Stored items:
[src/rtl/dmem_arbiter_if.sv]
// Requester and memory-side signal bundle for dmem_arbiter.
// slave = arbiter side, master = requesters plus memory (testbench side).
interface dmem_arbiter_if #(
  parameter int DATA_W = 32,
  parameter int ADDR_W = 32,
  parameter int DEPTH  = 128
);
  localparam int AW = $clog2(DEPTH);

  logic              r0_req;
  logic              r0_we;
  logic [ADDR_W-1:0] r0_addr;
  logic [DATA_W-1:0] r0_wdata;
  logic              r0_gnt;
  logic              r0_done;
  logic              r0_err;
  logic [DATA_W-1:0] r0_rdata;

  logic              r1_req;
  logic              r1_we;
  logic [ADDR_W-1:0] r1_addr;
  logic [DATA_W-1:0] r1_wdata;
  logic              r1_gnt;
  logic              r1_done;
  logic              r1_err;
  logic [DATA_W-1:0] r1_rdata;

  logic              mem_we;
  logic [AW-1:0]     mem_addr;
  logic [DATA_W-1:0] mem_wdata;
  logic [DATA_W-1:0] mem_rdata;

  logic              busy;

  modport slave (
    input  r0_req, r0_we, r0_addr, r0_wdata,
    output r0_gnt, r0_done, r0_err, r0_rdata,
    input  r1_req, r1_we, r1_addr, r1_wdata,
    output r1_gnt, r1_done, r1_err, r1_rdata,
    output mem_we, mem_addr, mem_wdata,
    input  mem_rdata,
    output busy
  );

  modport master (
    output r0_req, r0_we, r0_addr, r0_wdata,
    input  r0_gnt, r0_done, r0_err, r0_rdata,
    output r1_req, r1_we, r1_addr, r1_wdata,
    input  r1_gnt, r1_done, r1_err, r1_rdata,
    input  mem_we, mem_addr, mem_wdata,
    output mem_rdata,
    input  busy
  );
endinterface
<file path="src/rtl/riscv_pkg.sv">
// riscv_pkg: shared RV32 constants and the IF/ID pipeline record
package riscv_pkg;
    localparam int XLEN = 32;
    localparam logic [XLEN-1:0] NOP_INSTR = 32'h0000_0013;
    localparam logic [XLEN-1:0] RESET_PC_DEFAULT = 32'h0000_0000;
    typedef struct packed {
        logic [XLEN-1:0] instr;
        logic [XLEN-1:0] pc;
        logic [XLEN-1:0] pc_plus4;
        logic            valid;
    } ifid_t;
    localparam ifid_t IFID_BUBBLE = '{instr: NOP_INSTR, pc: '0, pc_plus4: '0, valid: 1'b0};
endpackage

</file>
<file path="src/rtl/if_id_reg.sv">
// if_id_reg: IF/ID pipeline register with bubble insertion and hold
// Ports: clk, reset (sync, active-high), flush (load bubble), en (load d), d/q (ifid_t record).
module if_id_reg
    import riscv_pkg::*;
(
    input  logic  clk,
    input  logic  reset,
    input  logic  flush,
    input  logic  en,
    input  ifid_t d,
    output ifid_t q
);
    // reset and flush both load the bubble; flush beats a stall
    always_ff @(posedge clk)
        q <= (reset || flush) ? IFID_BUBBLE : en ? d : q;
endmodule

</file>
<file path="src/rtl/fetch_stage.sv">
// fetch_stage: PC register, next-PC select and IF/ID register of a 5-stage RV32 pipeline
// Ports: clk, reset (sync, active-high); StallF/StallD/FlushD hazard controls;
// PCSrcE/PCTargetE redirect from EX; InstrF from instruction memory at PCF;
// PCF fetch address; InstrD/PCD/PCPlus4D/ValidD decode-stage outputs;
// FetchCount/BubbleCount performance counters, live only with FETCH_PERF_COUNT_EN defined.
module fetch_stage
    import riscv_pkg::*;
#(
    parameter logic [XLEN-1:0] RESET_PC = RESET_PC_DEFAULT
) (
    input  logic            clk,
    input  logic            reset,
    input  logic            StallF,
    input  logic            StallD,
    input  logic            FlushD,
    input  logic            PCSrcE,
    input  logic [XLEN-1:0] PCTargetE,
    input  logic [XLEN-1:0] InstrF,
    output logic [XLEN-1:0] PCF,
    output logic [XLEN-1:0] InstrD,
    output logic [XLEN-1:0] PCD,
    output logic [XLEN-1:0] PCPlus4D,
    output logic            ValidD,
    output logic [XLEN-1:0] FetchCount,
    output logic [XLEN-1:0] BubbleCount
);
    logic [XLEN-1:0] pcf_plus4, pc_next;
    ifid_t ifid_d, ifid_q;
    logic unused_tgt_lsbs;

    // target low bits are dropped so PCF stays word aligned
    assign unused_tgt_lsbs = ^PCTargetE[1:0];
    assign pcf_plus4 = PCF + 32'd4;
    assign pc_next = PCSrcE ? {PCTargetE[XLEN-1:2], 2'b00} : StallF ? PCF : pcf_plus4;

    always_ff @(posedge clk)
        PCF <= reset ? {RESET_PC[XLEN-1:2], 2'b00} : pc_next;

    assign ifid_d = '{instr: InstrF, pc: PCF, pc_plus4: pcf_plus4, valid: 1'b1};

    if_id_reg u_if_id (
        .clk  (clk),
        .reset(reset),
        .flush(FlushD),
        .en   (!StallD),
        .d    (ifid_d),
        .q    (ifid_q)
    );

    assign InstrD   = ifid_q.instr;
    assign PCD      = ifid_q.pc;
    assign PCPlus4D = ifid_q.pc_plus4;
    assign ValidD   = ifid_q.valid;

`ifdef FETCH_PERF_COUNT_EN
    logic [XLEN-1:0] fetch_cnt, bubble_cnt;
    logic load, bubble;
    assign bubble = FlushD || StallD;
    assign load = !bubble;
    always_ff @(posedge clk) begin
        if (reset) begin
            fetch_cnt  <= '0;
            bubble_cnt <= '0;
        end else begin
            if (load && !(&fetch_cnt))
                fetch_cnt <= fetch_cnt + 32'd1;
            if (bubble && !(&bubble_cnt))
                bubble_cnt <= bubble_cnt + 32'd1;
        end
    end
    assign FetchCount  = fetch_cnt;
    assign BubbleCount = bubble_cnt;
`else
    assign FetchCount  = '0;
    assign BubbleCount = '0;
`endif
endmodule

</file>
...
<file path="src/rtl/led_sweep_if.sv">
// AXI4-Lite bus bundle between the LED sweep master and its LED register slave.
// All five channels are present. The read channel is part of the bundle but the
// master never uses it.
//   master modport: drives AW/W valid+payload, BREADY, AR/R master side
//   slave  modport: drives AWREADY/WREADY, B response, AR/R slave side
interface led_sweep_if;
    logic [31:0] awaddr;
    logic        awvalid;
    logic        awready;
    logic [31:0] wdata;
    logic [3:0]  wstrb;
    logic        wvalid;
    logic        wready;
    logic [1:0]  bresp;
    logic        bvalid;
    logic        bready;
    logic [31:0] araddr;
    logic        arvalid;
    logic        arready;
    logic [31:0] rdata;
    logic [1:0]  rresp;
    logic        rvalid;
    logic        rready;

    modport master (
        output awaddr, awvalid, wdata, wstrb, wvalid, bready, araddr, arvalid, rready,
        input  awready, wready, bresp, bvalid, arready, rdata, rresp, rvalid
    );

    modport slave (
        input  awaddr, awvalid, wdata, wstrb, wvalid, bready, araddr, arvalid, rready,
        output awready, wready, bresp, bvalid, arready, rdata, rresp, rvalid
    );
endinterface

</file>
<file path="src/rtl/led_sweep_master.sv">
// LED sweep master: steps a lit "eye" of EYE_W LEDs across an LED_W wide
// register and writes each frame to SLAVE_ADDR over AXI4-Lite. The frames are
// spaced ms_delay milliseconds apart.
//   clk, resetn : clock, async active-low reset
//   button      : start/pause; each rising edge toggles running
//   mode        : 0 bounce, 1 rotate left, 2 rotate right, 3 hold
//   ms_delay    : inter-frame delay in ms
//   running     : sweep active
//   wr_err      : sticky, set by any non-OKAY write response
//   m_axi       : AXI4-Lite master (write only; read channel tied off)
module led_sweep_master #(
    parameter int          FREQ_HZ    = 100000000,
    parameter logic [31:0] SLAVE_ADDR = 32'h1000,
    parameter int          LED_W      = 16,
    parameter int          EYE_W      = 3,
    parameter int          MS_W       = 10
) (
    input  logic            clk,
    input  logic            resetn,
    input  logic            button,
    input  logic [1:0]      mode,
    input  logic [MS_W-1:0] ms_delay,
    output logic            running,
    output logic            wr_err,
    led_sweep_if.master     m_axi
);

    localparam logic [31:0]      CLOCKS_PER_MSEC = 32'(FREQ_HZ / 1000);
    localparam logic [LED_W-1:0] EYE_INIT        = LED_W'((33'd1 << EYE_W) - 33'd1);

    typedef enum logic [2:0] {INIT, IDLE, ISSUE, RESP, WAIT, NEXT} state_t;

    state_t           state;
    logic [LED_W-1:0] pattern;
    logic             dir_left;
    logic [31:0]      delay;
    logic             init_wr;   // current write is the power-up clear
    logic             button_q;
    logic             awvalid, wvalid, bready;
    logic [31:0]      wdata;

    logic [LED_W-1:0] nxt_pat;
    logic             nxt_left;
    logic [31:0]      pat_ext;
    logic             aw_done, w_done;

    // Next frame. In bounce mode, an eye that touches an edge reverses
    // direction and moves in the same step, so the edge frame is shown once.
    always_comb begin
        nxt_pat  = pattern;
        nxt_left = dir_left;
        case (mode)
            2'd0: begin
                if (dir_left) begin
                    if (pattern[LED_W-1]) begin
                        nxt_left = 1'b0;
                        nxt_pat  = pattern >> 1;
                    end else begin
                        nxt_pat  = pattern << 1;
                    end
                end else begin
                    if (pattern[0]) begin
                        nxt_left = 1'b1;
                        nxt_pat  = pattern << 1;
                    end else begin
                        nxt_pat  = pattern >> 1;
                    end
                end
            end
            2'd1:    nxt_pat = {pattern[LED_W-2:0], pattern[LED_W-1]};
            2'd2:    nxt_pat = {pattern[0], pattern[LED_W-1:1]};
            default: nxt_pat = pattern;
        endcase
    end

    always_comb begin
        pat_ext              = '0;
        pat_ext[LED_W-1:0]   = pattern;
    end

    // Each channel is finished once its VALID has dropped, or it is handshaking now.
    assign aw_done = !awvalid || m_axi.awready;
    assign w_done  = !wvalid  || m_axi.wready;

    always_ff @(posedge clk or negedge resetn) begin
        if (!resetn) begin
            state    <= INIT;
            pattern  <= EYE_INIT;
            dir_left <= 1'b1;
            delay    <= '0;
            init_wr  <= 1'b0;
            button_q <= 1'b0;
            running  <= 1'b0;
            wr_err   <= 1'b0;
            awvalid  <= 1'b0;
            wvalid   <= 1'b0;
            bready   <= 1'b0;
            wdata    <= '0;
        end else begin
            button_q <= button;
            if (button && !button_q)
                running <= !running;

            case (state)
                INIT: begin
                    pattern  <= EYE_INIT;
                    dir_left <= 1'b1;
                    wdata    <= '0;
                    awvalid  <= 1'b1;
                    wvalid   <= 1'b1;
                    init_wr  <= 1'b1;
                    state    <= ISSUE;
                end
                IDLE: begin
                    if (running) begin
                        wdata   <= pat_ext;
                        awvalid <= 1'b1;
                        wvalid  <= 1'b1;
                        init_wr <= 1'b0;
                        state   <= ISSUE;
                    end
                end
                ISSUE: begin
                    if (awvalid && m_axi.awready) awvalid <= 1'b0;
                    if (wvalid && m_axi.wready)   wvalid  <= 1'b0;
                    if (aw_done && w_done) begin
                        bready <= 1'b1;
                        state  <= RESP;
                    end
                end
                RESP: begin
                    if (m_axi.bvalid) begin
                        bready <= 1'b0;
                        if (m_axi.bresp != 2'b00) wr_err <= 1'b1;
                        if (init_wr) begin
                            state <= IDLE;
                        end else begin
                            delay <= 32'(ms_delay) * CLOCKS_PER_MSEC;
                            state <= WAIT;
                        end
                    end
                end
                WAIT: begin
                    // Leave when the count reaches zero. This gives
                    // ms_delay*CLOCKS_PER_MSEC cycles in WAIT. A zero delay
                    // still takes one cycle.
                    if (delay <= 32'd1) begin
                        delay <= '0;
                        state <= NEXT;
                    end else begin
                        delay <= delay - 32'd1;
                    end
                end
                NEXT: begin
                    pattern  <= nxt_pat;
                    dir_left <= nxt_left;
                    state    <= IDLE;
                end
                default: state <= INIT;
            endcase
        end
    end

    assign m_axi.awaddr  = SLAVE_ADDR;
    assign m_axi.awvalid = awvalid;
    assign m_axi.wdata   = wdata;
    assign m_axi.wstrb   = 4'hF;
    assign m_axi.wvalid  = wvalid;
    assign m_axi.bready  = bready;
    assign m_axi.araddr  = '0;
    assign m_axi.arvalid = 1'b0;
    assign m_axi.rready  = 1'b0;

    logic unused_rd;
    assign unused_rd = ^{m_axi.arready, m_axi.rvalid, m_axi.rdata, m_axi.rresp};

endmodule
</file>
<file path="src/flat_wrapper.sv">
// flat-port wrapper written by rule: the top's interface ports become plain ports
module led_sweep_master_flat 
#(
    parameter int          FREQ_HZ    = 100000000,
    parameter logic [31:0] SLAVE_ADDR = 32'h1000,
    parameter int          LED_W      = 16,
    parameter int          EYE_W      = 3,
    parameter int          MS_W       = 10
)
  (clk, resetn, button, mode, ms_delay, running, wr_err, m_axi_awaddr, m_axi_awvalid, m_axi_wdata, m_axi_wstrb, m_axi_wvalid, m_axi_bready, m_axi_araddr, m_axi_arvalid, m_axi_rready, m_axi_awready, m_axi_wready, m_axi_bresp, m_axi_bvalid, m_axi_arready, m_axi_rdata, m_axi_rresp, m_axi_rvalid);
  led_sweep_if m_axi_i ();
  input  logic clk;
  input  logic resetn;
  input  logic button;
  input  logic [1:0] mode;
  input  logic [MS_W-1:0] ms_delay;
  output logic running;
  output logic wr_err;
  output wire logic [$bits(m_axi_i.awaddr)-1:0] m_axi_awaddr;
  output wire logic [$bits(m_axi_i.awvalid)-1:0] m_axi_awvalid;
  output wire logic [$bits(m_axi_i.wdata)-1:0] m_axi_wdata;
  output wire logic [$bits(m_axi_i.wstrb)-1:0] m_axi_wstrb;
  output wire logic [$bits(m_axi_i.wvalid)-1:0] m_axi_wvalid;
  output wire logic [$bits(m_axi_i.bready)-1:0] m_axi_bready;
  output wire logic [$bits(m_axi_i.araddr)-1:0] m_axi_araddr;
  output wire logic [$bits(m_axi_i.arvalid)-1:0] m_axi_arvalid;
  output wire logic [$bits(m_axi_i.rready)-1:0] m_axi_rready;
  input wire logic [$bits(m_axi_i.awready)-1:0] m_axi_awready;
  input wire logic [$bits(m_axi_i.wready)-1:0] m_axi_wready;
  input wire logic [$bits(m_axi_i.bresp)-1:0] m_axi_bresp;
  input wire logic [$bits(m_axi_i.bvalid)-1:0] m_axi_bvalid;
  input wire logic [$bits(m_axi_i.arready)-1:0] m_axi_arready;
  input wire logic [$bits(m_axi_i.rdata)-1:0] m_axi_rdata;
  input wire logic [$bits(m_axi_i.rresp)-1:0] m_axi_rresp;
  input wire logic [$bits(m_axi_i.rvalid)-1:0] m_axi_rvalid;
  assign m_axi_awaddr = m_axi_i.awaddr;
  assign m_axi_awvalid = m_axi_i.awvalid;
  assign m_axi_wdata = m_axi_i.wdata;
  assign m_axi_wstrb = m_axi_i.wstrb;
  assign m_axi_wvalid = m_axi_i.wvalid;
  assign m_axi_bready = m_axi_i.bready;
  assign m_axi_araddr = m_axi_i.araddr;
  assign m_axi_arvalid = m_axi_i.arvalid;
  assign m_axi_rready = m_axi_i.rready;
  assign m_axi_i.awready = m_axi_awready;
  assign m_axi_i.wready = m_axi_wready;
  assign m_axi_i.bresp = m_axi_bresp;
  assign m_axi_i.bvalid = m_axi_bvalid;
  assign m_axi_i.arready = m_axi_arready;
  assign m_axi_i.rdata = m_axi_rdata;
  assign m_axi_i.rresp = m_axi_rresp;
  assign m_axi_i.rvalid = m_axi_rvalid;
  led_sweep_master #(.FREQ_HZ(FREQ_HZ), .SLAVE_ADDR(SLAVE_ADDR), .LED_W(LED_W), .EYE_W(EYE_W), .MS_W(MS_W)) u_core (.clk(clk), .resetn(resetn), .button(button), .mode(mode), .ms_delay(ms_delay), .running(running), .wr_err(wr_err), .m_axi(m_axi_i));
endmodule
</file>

» What to do:
Look above for the line holding "output wire logic [$bits(m_axi_i.wstrb)-1:0]" and the line holding "output wire logic [$bits(m_axi_i.araddr)-1:0]", then output exactly those two lines and every line between them, nothing more.

» Exercise solution:
  output wire logic [$bits(m_axi_i.wstrb)-1:0] m_axi_wstrb;
  output wire logic [$bits(m_axi_i.wvalid)-1:0] m_axi_wvalid;
  output wire logic [$bits(m_axi_i.bready)-1:0] m_axi_bready;
  output wire logic [$bits(m_axi_i.araddr)-1:0] m_axi_araddr;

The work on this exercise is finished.